About this task:
Stop after the line that contains "set_input_delay 1.11 -clock"; until then, restate each line of the entries word for word from the very first.

(Given data)

<file path="config.mk">
export PLATFORM = sky130hd
export DESIGN_NAME = sync_length_frame_deframer
export DESIGN_NICKNAME = d
export VERILOG_FILES = /design/src/hw/rtl/slfd_pkg.sv /design/src/hw/rtl/slfd_cfg.sv /design/src/hw/rtl/slfd_core.sv /design/src/hw/rtl/slfd_out.sv /design/src/hw/rtl/sync_length_frame_deframer.sv
export SDC_FILE = /design/constraint.sdc
export NUM_CORES = 1
export LEC_CHECK = 0
export ABC_AREA = 0
export BUFFER_PORTS_ARGS = -buffer_cell sky130_fd_sc_hd__buf_2
export CAP_MARGIN = 20
export CORE_MARGIN = 2
export CORE_UTILIZATION = 28
export DETAILED_ROUTE_END_ITERATION = 12
export SLEW_MARGIN = 15
export SYNTH_ARGS = -nofsm -noshare
export SYNTH_HDL_FRONTEND = slang
export SYNTH_HIERARCHICAL = 1
export SYNTH_SLANG_ARGS = --single-unit
</file>
<file path="constraint.sdc">
create_clock -name clk -period 5.55 [get_ports clk]
set_input_delay 1.11 -clock clk [delete_from_list [all_inputs] [get_ports clk]]
set_output_delay 1.11 -clock clk [all_outputs]
set_load 0.01 [all_outputs]
</file>
<file path="src/hw/rtl/slfd_pkg.sv">
// Shared types and constants for the sync/length frame deframer.
// Holds the item and result word structs, register indexes, result kinds and phase codes.
// No dependencies.
package slfd_pkg;

    localparam int CFG_INDEX_W = 3;
    localparam int CFG_DATA_W  = 16;

    localparam logic [CFG_INDEX_W-1:0] REG_SYNC_FIRST      = 3'd0;
    localparam logic [CFG_INDEX_W-1:0] REG_SYNC_SECOND     = 3'd1;
    localparam logic [CFG_INDEX_W-1:0] REG_MAX_DATA_LENGTH = 3'd2;
    localparam logic [CFG_INDEX_W-1:0] REG_COMMS_TYPE_CODE = 3'd3;
    localparam logic [CFG_INDEX_W-1:0] REG_TIMEOUT_LIMIT   = 3'd4;

    localparam logic [7:0]  SYNC_FIRST_RESET      = 8'd170;
    localparam logic [7:0]  SYNC_SECOND_RESET     = 8'd85;
    localparam logic [7:0]  MAX_DATA_LENGTH_RESET = 8'd255;
    localparam logic [7:0]  COMMS_TYPE_CODE_RESET = 8'd0;
    localparam logic [15:0] TIMEOUT_LIMIT_RESET   = 16'd500;

    localparam logic CMD_BYTE = 1'b0;
    localparam logic CMD_TICK = 1'b1;

    localparam logic [1:0] KIND_PAYLOAD = 2'd0;
    localparam logic [1:0] KIND_END     = 2'd1;
    localparam logic [1:0] KIND_ABORT   = 2'd2;

    typedef enum logic [5:0] {
        PH_HUNT   = 6'b000001,
        PH_SYNC2  = 6'b000010,
        PH_LEN    = 6'b000100,
        PH_DATA   = 6'b001000,
        PH_CRC_LO = 6'b010000,
        PH_CRC_HI = 6'b100000
    } phase_t;

    typedef struct packed {
        logic       cmd;
        logic [7:0] rx_value;
    } item_t;

    typedef struct packed {
        logic [1:0]  result_kind;
        logic [7:0]  payload_value;
        logic [15:0] crc_received;
    } result_t;

    typedef struct packed {
        logic [7:0]  sync_first;
        logic [7:0]  sync_second;
        logic [7:0]  max_data_length;
        logic [7:0]  comms_type_code;
        logic [15:0] timeout_limit;
    } cfg_t;

endpackage

</file>
<file path="src/hw/rtl/slfd_cfg.sv">
// Configuration register bank for the frame deframer.
// Depends on slfd_pkg for the register indexes, reset values and cfg_t.
module slfd_cfg
    import slfd_pkg::*;
(
    input  logic                   clk,
    input  logic                   rst_n,
    input  logic                   cfg_write,
    input  logic [CFG_INDEX_W-1:0] cfg_index,
    input  logic [CFG_DATA_W-1:0]  cfg_data,
    output cfg_t                   cfg
);

    cfg_t cfg_reg;

    always_ff @(posedge clk or negedge rst_n)
    begin
        if (!rst_n)
        begin
            cfg_reg.sync_first      <= SYNC_FIRST_RESET;
            cfg_reg.sync_second     <= SYNC_SECOND_RESET;
            cfg_reg.max_data_length <= MAX_DATA_LENGTH_RESET;
            cfg_reg.comms_type_code <= COMMS_TYPE_CODE_RESET;
            cfg_reg.timeout_limit   <= TIMEOUT_LIMIT_RESET;
        end
        else if (cfg_write)
        begin
            unique case (cfg_index)
                REG_SYNC_FIRST:      cfg_reg.sync_first      <= cfg_data[7:0];
                REG_SYNC_SECOND:     cfg_reg.sync_second     <= cfg_data[7:0];
                REG_MAX_DATA_LENGTH: cfg_reg.max_data_length <= cfg_data[7:0];
                REG_COMMS_TYPE_CODE: cfg_reg.comms_type_code <= cfg_data[7:0];
                REG_TIMEOUT_LIMIT:   cfg_reg.timeout_limit   <= cfg_data;
                default: ;
            endcase
        end
    end

    assign cfg = cfg_reg;

endmodule

</file>
<file path="src/hw/rtl/slfd_core.sv">
// Frame phase machine for the deframer: sync hunt, length check, data, CRC, timeout.
// Depends on slfd_pkg for phase_t, item_t, result_t and cfg_t.
module slfd_core
    import slfd_pkg::*;
#(
    parameter int TIMER_WIDTH = 16
)
(
    input  logic    clk,
    input  logic    rst_n,
    input  logic    accept,
    input  item_t   item,
    input  cfg_t    cfg,
    output logic    emit,
    output result_t result
);

    localparam int CMP_W = (TIMER_WIDTH > 16) ? TIMER_WIDTH : 16;

    phase_t                 phase_reg, phase_next;
    logic [7:0]             frame_length_reg, frame_length_next;
    logic [7:0]             bytes_seen_reg, bytes_seen_next;
    logic [TIMER_WIDTH-1:0] tick_count_reg, tick_count_next;
    logic                   forwarding_reg, forwarding_next;
    logic                   payload_started_reg, payload_started_next;
    logic [7:0]             crc_low_byte_reg, crc_low_byte_next;

    logic [TIMER_WIDTH-1:0] tick_inc;
    logic [7:0]             seen_inc;
    logic                   timed_out;

    assign tick_inc  = (tick_count_reg != '1) ? tick_count_reg + 1'b1 : tick_count_reg;
    assign timed_out = CMP_W'(tick_inc) >= CMP_W'(cfg.timeout_limit);
    assign seen_inc  = bytes_seen_reg + 8'd1;

    always_comb
    begin
        phase_next           = phase_reg;
        frame_length_next    = frame_length_reg;
        bytes_seen_next      = bytes_seen_reg;
        tick_count_next      = tick_count_reg;
        forwarding_next      = forwarding_reg;
        payload_started_next = payload_started_reg;
        crc_low_byte_next    = crc_low_byte_reg;
        emit                 = 1'b0;
        result               = '0;

        unique case (phase_reg) inside
            PH_HUNT:
            begin
                if (item.cmd == CMD_BYTE && item.rx_value == cfg.sync_first)
                begin
                    phase_next      = PH_SYNC2;
                    tick_count_next = '0;
                end
            end
            PH_SYNC2, PH_LEN, PH_DATA, PH_CRC_LO, PH_CRC_HI:
            begin
                if (item.cmd == CMD_TICK)
                begin
                    tick_count_next = tick_inc;
                    if (timed_out)
                    begin
                        // back to hunt; abort only if payload already went out
                        phase_next           = PH_HUNT;
                        tick_count_next      = '0;
                        frame_length_next    = '0;
                        bytes_seen_next      = '0;
                        forwarding_next      = 1'b0;
                        payload_started_next = 1'b0;
                        crc_low_byte_next    = '0;
                        if (payload_started_reg)
                        begin
                            emit               = 1'b1;
                            result.result_kind = KIND_ABORT;
                        end
                    end
                end
                else
                begin
                    unique case (phase_reg)
                        PH_SYNC2:
                        begin
                            phase_next      = (item.rx_value == cfg.sync_second) ? PH_LEN : PH_HUNT;
                            tick_count_next = '0;
                            if (item.rx_value != cfg.sync_second)
                            begin
                                frame_length_next    = '0;
                                bytes_seen_next      = '0;
                                forwarding_next      = 1'b0;
                                payload_started_next = 1'b0;
                                crc_low_byte_next    = '0;
                            end
                        end
                        PH_LEN:
                        begin
                            tick_count_next      = '0;
                            bytes_seen_next      = '0;
                            forwarding_next      = 1'b0;
                            payload_started_next = 1'b0;
                            if (item.rx_value != 8'd0 && item.rx_value <= cfg.max_data_length)
                            begin
                                phase_next        = PH_DATA;
                                frame_length_next = item.rx_value;
                            end
                            else
                            begin
                                phase_next        = PH_HUNT;
                                frame_length_next = '0;
                                crc_low_byte_next = '0;
                            end
                        end
                        PH_DATA:
                        begin
                            if (bytes_seen_reg == 8'd0)
                            begin
                                // type byte decides whether the rest is forwarded
                                forwarding_next = (item.rx_value == cfg.comms_type_code)
                                                  && (frame_length_reg >= 8'd2);
                            end
                            else if (forwarding_reg)
                            begin
                                payload_started_next = 1'b1;
                                emit                 = 1'b1;
                                result.result_kind   = KIND_PAYLOAD;
                                result.payload_value = item.rx_value;
                            end
                            bytes_seen_next = seen_inc;
                            if (seen_inc >= frame_length_reg)
                            begin
                                phase_next      = PH_CRC_LO;
                                tick_count_next = '0;
                            end
                        end
                        PH_CRC_LO:
                        begin
                            crc_low_byte_next = item.rx_value;
                            phase_next        = PH_CRC_HI;
                        end
                        default:
                        begin
                            emit                 = 1'b1;
                            result.result_kind   = KIND_END;
                            result.crc_received  = {item.rx_value, crc_low_byte_reg};
                            phase_next           = PH_HUNT;
                            tick_count_next      = '0;
                            frame_length_next    = '0;
                            bytes_seen_next      = '0;
                            forwarding_next      = 1'b0;
                            payload_started_next = 1'b0;
                            crc_low_byte_next    = '0;
                        end
                    endcase
                end
            end
            default:
            begin
                // stray code: recover to hunt
                phase_next           = PH_HUNT;
                tick_count_next      = '0;
                frame_length_next    = '0;
                bytes_seen_next      = '0;
                forwarding_next      = 1'b0;
                payload_started_next = 1'b0;
                crc_low_byte_next    = '0;
            end
        endcase
    end

    always_ff @(posedge clk or negedge rst_n)
    begin
        if (!rst_n)
        begin
            phase_reg           <= PH_HUNT;
            frame_length_reg    <= '0;
            bytes_seen_reg      <= '0;
            tick_count_reg      <= '0;
            forwarding_reg      <= 1'b0;
            payload_started_reg <= 1'b0;
            crc_low_byte_reg    <= '0;
        end
        else if (accept)
        begin
            phase_reg           <= phase_next;
            frame_length_reg    <= frame_length_next;
            bytes_seen_reg      <= bytes_seen_next;
            tick_count_reg      <= tick_count_next;
            forwarding_reg      <= forwarding_next;
            payload_started_reg <= payload_started_next;
            crc_low_byte_reg    <= crc_low_byte_next;
        end
    end

endmodule

</file>
<file path="src/hw/rtl/slfd_out.sv">
// Result word register for the frame deframer; holds a result until the downstream side takes it.
// Depends on slfd_pkg for result_t.
module slfd_out
    import slfd_pkg::*;
(
    input  logic    clk,
    input  logic    rst_n,
    input  logic    load,
    input  result_t load_data,
    output logic    space,
    output logic    result_valid,
    input  logic    result_ready,
    output result_t result
);

    logic    valid_reg, valid_next;
    result_t data_reg;

    assign space      = !valid_reg || result_ready;
    assign valid_next = load || (valid_reg && !result_ready);

    always_ff @(posedge clk or negedge rst_n)
    begin
        if (!rst_n)
        begin
            valid_reg <= 1'b0;
        end
        else
        begin
            valid_reg <= valid_next;
        end
    end

    always_ff @(posedge clk)
    begin
        if (load)
        begin
            data_reg <= load_data;
        end
    end

    assign result_valid = valid_reg;
    assign result       = data_reg;

endmodule

</file>
<file path="src/hw/rtl/sync_length_frame_deframer.sv">
// Top level of the sync/length frame deframer.
// Depends on slfd_pkg, slfd_cfg, slfd_core and slfd_out.
//
// Takes one word per cycle when ready, either a received byte or a timer tick, and walks the frame
// format: two sync bytes, a length byte (1..max_data_length), that many data bytes and two
// CRC bytes. The first data byte is a type; when it matches comms_type_code and the length
// is at least 2, each later data byte leaves as a payload result. The second CRC byte always
// gives a frame-end result carrying the raw CRC (first byte low); the CRC is not checked.
// Ticks in any frame phase advance a saturating TIMER_WIDTH-bit counter that restarts on
// entry into the second-sync, length, data and CRC phases (the two CRC bytes share one
// count); reaching timeout_limit drops back to hunting and gives an abort
// result if payload had already been sent. The phase machine updates at the accept edge and
// any result lands in a single output register, so the input is ready whenever that
// register is empty or being drained the same cycle. Sustained rate is one word per cycle
// while the result side keeps up. Write configuration only while idle.
module sync_length_frame_deframer
    import slfd_pkg::*;
#(
    parameter int TIMER_WIDTH = 16
)
(
    input  logic                   clk,
    input  logic                   rst_n,
    input  logic                   item_valid,
    output logic                   item_ready,
    input  item_t                  item,
    output logic                   result_valid,
    input  logic                   result_ready,
    output result_t                result,
    input  logic                   cfg_write,
    input  logic [CFG_INDEX_W-1:0] cfg_index,
    input  logic [CFG_DATA_W-1:0]  cfg_data
);

    cfg_t    cfg;
    logic    accept;
    logic    emit;
    result_t core_result;
    logic    space;

    // accept a word whenever the result register can take whatever it produces
    assign item_ready = space;
    assign accept     = item_valid && item_ready;

    slfd_cfg u_cfg (
        .clk       (clk),
        .rst_n     (rst_n),
        .cfg_write (cfg_write),
        .cfg_index (cfg_index),
        .cfg_data  (cfg_data),
        .cfg       (cfg)
    );

    slfd_core #(
        .TIMER_WIDTH (TIMER_WIDTH)
    ) u_core (
        .clk    (clk),
        .rst_n  (rst_n),
        .accept (accept),
        .item   (item),
        .cfg    (cfg),
        .emit   (emit),
        .result (core_result)
    );

    // load a result only for accepted words that produce one
    slfd_out u_out (
        .clk          (clk),
        .rst_n        (rst_n),
        .load         (accept && emit),
        .load_data    (core_result),
        .space        (space),
        .result_valid (result_valid),
        .result_ready (result_ready),
        .result       (result)
    );

endmodule
</file>
# Yosys cells after proc, flatten, opt, wreduce, memory -nomap -nowiden
# Cells that the tools add are included.
# classes
n_addsub	2
mul	0
div	0
order_cmp	4
eq_ne	26
shifts	0
muxes	52
bitwise	5
reduce_logical	30
# op_table
cell	count
16-bit 2-to-1 mux	5
8-bit 2-to-1 mux	8
16-bit case mux with 2 select lines	2
8-bit case mux with 2 select lines	3
8-bit case mux with 3 select lines	2
8-bit case mux with 4 select lines	1
8-bit equality test	3
6-bit 2-to-1 mux	4
6-bit case mux with 4 select lines	1
4-bit inequality test (second input constant)	5
16-bit by 1-bit adder with 16-bit output (second input constant)	1
16-bit >= comparator	1
16-bit inequality test (second input constant)	1
1-bit 2-to-1 mux	13
6-bit case mux with 2 select lines	1
6-bit AND reduction	2
10-bit 2-to-1 mux	1
2-bit AND reduction	5
5-bit AND reduction	2
5-bit OR reduction	2
3-bit inequality test (second input constant)	3
8-bit by 1-bit adder with 8-bit output (second input constant)	1
8-bit by 2-bit >= comparator with 1-bit output (second input constant)	1
8-bit >= comparator	1
other kinds (32)	50
# totals
register_bits	123
latchBits	0
mem_bits_rw	0
rom_bits	0
output_inout_bits	28
word_cells	135
mem_count	0

# Logic depth before layout (Yosys ltp)
# depth
depth_word	8
ltp_mapped	15
depth_no_buf	15

# Cells and area by module
# The synthesis kept the hierarchy.
# by_module_without_submodules
mod	n_inst	cells_each	area_per_inst_um2	seq_area_each_um2
slfd_core	1	514	4286.6	1202.4
slfd_cfg	1	105	1860.5	1228.7
slfd_out	1	29	828.3	805.8
sync_length_frame_deframer	1	2	12.5	0.0

# Least setup slack after synthesis
# Ideal clock, no wire load.
# synth_path
path_kind	register to register
startpoint	reg u_core.tick_count_reg[7]
endpoint	reg u_out.data_reg (netlist bit u_out/result[0]), enable pin
setup_ps	386
arrival_time_ps	3784
setup_slack_ps	1380
stages_incl_launch_ff	14
synth_period_minus_slack_ps	4170
path_cell_list	dfrtp_1 -> nand4_1 -> nor4_2 -> nor2_1 -> and3_1 -> xor2_1 -> ha_1 -> nand3_1 -> or3_1 -> o311a_1 -> nand2_1 -> nand2_1 -> a21oi_1 -> and3_1
# synth_between
elab_chain_cells	7
# synth_rtl
element	line	source
start: declaration	slfd_core.sv:23	logic [TIMER_WIDTH-1:0] tick_count_reg, tick_count_next;
start signal: assignment	slfd_core.sv:187	tick_count_reg <= tick_count_next;
16-bit by 1-bit adder with 16-bit output / 16-bit inequality test (equally long branches)	slfd_core.sv:32	assign tick_inc = (tick_count_reg != '1) ? tick_count_reg + 1'b1 : tick_count_reg;
16-bit 2-to-1 mux (*)	slfd_core.sv:32	
16-bit >= comparator (*)	slfd_core.sv:33	assign timed_out = CMP_W'(tick_inc) >= CMP_W'(cfg.timeout_limit);
1-bit 2-to-1 mux (*)	slfd_core.sv:62	if (timed_out)
1-bit 2-to-1 mux (*)	slfd_core.sv:59	if (item.cmd == CMD_TICK)
1-bit 2-to-1 mux (*)	slfd_core.sv:48	unique case (phase_reg) inside
net emit	sync_length_frame_deframer.sv:37	logic emit;
1-bit logical AND (*)	sync_length_frame_deframer.sv:70	.load (accept && emit),
end signal: assignment	slfd_out.sv:38	data_reg <= load_data;
end: declaration	slfd_out.sv:17	result_t data_reg;
# The timed path passes the listed nets; every way through them passes the cells marked *.
# A chain may end at the register's enable or synchronous reset.

# Worst setup path in the final report
# layout_path
startpoint	reg u_core.tick_count_reg[7]
endpoint	reg u_core.crc_low_byte_reg[4]
# layout_between
elab_chain_cells	5
# layout_rtl
element	line	source
16-bit by 1-bit adder with 16-bit output / 16-bit inequality test (equally long branches)	slfd_core.sv:32	
16-bit 2-to-1 mux (*)	slfd_core.sv:32	
16-bit >= comparator (*)	slfd_core.sv:33	
3-bit by 2-bit inequality test with 1-bit output (no source line) (*)	-	
6-bit AND reduction (no source line) (*)	-	
end signal: assignment	slfd_core.sv:190	crc_low_byte_reg <= crc_low_byte_next;
end: declaration	slfd_core.sv:26	logic [7:0] crc_low_byte_reg, crc_low_byte_next;
# Mark *: on every way between the ends. The rest lies on a longest branch, timed or not.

(End Given data)

Completed exercise:
<file path="config.mk">
export PLATFORM = sky130hd
export DESIGN_NAME = sync_length_frame_deframer
export DESIGN_NICKNAME = d
export VERILOG_FILES = /design/src/hw/rtl/slfd_pkg.sv /design/src/hw/rtl/slfd_cfg.sv /design/src/hw/rtl/slfd_core.sv /design/src/hw/rtl/slfd_out.sv /design/src/hw/rtl/sync_length_frame_deframer.sv
export SDC_FILE = /design/constraint.sdc
export NUM_CORES = 1
export LEC_CHECK = 0
export ABC_AREA = 0
export BUFFER_PORTS_ARGS = -buffer_cell sky130_fd_sc_hd__buf_2
export CAP_MARGIN = 20
export CORE_MARGIN = 2
export CORE_UTILIZATION = 28
export DETAILED_ROUTE_END_ITERATION = 12
export SLEW_MARGIN = 15
export SYNTH_ARGS = -nofsm -noshare
export SYNTH_HDL_FRONTEND = slang
export SYNTH_HIERARCHICAL = 1
export SYNTH_SLANG_ARGS = --single-unit
</file>
<file path="constraint.sdc">
create_clock -name clk -period 5.55 [get_ports clk]
set_input_delay 1.11 -clock clk [delete_from_list [all_inputs] [get_ports clk]]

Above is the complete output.